# Problem description
Scan the entries below. List each line with "over".

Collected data
Segment Open

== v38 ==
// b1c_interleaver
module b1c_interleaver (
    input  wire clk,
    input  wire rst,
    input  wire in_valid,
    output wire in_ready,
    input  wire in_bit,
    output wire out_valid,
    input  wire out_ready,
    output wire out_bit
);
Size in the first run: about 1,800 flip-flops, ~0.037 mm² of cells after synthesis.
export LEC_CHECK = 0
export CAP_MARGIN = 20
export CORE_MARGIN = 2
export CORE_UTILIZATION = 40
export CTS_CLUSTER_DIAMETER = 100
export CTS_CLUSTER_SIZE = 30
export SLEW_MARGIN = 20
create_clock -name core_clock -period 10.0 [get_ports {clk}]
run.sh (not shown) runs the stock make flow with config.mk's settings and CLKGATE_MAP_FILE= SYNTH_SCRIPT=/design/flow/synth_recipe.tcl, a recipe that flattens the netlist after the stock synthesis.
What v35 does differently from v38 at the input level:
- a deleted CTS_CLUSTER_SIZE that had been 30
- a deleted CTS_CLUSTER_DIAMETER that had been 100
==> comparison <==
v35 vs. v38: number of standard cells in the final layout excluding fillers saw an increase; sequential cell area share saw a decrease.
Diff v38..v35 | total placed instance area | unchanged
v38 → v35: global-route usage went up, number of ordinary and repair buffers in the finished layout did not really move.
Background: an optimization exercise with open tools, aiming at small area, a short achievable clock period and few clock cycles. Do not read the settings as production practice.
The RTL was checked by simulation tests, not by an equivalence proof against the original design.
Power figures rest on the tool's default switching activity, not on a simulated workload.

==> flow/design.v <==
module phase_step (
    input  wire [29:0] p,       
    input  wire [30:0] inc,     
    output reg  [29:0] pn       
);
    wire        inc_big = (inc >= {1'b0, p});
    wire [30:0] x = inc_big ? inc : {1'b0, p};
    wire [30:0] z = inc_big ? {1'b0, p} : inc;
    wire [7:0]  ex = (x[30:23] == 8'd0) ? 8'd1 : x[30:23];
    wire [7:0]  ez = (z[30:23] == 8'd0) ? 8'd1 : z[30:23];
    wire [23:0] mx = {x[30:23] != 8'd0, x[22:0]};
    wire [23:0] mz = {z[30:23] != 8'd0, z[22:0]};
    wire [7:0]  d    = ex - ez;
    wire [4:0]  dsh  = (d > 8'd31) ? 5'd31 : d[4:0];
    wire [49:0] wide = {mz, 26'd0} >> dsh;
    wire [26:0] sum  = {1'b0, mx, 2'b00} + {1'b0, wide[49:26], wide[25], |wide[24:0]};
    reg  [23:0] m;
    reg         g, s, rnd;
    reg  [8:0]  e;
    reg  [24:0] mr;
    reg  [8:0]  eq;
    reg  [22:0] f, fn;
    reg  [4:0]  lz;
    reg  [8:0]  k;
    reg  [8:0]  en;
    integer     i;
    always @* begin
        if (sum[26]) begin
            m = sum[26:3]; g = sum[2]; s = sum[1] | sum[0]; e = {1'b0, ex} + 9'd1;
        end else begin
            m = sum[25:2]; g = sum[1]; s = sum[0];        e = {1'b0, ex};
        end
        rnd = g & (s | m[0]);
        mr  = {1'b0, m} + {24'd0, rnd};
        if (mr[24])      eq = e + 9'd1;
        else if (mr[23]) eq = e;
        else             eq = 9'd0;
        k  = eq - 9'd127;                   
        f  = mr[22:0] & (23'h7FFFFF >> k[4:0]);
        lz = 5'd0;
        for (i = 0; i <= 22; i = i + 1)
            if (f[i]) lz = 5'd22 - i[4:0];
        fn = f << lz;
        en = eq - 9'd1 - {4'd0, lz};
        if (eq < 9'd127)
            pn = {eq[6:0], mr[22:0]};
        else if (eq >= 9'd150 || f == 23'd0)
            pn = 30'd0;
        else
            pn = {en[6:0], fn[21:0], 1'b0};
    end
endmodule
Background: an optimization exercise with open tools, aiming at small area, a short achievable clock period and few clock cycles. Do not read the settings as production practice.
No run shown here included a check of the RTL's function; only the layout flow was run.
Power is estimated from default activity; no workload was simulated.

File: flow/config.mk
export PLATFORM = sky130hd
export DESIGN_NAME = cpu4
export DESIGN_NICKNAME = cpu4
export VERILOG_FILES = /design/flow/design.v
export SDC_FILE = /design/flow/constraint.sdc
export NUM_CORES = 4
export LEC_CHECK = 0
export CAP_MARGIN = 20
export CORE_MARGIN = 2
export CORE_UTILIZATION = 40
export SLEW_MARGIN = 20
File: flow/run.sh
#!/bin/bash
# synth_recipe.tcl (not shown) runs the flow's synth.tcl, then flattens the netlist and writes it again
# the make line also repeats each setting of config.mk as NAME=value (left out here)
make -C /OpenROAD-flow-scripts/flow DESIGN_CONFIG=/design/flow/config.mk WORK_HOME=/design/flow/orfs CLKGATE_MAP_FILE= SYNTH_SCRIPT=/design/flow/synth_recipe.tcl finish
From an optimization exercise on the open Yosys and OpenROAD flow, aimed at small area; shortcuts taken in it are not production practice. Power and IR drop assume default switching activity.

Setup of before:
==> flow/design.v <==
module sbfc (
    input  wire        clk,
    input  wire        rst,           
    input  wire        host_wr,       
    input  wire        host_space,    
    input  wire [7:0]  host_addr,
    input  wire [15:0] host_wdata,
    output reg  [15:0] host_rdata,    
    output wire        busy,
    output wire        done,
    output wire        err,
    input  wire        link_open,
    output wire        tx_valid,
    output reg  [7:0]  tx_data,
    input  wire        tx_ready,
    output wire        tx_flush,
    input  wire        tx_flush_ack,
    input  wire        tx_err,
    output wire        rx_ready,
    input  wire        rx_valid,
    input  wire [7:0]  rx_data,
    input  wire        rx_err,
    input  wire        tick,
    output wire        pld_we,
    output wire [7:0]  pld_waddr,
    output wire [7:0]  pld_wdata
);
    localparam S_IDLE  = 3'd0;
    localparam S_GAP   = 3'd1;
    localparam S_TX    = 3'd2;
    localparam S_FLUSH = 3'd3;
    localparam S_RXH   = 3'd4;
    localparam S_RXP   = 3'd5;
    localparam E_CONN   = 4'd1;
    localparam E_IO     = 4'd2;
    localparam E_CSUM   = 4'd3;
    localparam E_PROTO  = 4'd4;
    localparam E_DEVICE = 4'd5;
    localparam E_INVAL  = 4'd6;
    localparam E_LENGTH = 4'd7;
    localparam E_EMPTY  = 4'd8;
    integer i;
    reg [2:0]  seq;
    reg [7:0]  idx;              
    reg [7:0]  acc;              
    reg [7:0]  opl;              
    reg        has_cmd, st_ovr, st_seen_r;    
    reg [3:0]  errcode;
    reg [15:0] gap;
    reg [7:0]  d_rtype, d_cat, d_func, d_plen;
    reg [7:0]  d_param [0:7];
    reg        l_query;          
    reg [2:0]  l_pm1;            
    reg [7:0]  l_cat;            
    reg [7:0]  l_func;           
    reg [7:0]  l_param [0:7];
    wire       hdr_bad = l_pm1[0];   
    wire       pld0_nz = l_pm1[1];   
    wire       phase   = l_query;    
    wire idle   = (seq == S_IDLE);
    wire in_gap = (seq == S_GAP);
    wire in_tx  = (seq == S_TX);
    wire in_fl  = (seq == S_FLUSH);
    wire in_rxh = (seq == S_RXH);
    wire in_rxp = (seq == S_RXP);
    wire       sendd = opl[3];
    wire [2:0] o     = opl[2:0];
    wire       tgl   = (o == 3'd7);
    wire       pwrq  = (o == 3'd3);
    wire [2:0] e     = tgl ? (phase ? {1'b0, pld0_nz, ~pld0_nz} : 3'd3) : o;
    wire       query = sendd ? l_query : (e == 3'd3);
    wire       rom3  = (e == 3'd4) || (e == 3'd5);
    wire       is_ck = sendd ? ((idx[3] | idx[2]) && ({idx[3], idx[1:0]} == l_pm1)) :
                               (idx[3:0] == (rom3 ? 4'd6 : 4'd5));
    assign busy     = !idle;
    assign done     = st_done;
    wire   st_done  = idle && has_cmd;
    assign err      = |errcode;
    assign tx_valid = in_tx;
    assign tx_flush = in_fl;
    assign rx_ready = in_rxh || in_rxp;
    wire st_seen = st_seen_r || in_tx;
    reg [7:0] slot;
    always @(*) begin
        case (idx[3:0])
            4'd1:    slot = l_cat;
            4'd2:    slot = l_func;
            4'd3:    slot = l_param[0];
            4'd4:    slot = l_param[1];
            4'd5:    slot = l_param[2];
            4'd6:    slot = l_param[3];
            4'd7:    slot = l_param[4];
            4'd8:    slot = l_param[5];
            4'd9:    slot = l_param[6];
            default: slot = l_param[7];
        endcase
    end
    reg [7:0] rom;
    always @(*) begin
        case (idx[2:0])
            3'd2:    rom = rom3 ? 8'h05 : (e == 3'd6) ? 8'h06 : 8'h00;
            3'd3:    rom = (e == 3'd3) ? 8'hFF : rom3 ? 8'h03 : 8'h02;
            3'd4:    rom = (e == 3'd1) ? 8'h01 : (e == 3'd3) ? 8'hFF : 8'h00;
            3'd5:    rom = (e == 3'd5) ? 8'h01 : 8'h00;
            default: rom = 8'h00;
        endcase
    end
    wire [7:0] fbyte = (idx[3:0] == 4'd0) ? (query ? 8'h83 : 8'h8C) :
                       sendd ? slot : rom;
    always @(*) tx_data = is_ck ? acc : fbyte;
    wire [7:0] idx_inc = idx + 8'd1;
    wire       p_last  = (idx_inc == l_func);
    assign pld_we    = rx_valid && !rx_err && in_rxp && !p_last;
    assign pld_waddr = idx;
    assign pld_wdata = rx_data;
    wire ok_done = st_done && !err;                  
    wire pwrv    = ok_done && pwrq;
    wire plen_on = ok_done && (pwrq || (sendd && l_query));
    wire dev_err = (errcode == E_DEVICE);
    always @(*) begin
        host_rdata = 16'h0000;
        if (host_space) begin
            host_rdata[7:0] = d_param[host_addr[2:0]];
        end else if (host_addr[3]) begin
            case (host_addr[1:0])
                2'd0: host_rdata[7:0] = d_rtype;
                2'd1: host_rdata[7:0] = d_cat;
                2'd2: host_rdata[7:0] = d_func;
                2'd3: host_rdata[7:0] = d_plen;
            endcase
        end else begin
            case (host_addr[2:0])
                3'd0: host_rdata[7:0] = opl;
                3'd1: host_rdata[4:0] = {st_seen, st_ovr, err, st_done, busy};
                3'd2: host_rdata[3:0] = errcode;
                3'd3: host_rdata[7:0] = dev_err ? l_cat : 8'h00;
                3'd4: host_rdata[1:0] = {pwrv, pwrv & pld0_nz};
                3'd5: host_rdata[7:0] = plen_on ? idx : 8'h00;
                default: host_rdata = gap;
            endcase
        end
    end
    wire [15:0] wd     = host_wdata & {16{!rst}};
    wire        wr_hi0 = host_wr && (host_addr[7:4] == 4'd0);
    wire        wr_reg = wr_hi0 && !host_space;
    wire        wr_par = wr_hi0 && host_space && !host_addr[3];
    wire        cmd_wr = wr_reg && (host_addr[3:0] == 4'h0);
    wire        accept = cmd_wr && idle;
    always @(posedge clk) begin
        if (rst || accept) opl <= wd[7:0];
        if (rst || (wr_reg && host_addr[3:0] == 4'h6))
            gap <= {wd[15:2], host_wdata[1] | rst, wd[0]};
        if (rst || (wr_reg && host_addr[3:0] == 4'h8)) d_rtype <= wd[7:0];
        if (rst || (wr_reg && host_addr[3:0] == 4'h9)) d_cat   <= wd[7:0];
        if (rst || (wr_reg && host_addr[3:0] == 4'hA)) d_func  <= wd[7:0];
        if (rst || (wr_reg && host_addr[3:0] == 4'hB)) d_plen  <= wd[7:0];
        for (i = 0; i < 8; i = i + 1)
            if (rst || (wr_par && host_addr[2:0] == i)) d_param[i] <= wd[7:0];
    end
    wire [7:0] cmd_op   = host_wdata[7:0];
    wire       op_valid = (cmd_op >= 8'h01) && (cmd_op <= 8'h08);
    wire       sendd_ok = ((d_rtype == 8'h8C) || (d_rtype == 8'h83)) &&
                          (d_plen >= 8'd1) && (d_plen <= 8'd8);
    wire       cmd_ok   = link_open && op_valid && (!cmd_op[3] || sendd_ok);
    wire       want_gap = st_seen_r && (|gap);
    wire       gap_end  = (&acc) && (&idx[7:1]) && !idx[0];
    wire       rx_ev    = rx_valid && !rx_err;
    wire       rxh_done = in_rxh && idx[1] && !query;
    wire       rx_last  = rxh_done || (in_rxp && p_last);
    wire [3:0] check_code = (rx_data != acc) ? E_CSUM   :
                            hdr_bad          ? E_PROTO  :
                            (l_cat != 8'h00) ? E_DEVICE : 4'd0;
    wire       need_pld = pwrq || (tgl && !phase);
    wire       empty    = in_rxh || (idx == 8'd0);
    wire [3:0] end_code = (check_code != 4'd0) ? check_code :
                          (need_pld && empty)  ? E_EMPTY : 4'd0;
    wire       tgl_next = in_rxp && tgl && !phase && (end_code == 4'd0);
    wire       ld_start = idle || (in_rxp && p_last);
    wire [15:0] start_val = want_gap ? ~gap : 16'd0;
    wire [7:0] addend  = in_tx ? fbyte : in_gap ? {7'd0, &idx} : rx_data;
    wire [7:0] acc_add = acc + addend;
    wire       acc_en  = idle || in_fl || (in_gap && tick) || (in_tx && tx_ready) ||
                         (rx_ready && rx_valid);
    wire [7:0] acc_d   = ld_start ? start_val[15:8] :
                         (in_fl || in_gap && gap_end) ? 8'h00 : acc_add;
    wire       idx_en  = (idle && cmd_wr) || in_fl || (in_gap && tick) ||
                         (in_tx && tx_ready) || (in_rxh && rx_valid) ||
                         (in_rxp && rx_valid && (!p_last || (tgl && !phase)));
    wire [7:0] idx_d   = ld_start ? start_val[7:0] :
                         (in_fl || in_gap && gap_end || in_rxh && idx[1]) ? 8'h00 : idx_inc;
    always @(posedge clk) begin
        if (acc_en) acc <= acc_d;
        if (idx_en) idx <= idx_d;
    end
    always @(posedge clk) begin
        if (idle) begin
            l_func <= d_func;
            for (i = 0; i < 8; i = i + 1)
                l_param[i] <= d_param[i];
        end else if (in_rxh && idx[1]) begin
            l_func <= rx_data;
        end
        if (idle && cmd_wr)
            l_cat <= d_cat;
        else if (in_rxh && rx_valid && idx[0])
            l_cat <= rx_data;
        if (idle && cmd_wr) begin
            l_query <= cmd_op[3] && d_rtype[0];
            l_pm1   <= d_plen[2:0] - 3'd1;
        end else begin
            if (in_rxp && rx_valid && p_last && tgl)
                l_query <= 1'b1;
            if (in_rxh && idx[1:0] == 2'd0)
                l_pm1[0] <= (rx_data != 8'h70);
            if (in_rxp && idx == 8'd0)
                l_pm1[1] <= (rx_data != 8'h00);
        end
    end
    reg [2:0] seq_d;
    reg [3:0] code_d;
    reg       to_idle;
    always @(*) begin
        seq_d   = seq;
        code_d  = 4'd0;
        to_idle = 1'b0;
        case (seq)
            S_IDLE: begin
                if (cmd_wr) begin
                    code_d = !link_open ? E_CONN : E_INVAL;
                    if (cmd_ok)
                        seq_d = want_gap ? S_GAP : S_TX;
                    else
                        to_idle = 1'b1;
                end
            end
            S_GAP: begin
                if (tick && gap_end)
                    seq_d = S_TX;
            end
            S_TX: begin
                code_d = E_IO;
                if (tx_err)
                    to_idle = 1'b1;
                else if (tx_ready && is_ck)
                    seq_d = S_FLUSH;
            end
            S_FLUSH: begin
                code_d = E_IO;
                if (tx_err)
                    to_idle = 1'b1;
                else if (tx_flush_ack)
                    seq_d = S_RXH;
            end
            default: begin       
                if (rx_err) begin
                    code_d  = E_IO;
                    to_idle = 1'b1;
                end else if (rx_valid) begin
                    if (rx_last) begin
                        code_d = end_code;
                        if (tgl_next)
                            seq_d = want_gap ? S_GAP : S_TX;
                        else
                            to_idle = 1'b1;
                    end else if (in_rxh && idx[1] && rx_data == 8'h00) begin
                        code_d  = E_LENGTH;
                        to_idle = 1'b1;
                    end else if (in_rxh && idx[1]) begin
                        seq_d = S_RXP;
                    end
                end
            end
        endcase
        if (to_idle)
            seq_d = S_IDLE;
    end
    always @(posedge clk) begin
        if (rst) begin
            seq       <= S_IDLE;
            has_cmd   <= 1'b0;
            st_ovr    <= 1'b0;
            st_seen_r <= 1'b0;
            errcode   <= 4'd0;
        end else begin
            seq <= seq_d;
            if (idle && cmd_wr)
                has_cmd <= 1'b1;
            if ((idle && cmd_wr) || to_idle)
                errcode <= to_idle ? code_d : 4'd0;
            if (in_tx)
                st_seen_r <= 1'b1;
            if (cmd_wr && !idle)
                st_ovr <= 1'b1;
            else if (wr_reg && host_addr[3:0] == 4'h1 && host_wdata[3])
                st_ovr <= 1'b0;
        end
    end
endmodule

Segment Closed
Segment Open

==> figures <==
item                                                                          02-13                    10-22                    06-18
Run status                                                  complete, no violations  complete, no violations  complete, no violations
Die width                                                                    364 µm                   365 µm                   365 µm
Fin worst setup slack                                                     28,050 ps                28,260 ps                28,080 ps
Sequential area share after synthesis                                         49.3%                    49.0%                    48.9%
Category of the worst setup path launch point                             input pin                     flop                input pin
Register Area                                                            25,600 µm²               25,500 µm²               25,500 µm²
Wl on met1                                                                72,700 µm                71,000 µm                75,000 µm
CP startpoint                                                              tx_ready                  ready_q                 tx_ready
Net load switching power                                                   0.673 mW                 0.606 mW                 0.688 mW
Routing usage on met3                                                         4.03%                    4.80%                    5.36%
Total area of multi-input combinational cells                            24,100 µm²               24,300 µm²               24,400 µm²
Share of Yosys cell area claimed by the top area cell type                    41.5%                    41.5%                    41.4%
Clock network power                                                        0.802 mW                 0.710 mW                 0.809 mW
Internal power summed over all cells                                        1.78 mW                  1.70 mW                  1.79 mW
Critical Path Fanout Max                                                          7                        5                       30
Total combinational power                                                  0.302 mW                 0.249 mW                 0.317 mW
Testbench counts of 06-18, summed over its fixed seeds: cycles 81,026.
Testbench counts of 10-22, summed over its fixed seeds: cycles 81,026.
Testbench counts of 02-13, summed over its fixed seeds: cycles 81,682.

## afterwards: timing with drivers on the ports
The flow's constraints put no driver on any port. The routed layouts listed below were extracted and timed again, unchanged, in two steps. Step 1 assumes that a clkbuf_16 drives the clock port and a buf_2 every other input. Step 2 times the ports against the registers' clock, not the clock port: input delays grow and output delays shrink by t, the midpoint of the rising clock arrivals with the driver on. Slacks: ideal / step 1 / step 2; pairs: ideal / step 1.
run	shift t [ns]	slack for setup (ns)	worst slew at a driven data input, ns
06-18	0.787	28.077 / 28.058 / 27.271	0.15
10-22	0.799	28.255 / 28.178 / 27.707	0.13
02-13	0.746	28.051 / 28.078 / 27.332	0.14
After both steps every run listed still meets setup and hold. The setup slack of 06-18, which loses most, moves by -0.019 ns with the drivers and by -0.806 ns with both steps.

Segment Closed

# Reply to the exercise
Internal power summed over all cells                                        1.78 mW                  1.70 mW                  1.79 mW
Testbench counts of 06-18, summed over its fixed seeds: cycles 81,026.
Testbench counts of 10-22, summed over its fixed seeds: cycles 81,026.
Testbench counts of 02-13, summed over its fixed seeds: cycles 81,682.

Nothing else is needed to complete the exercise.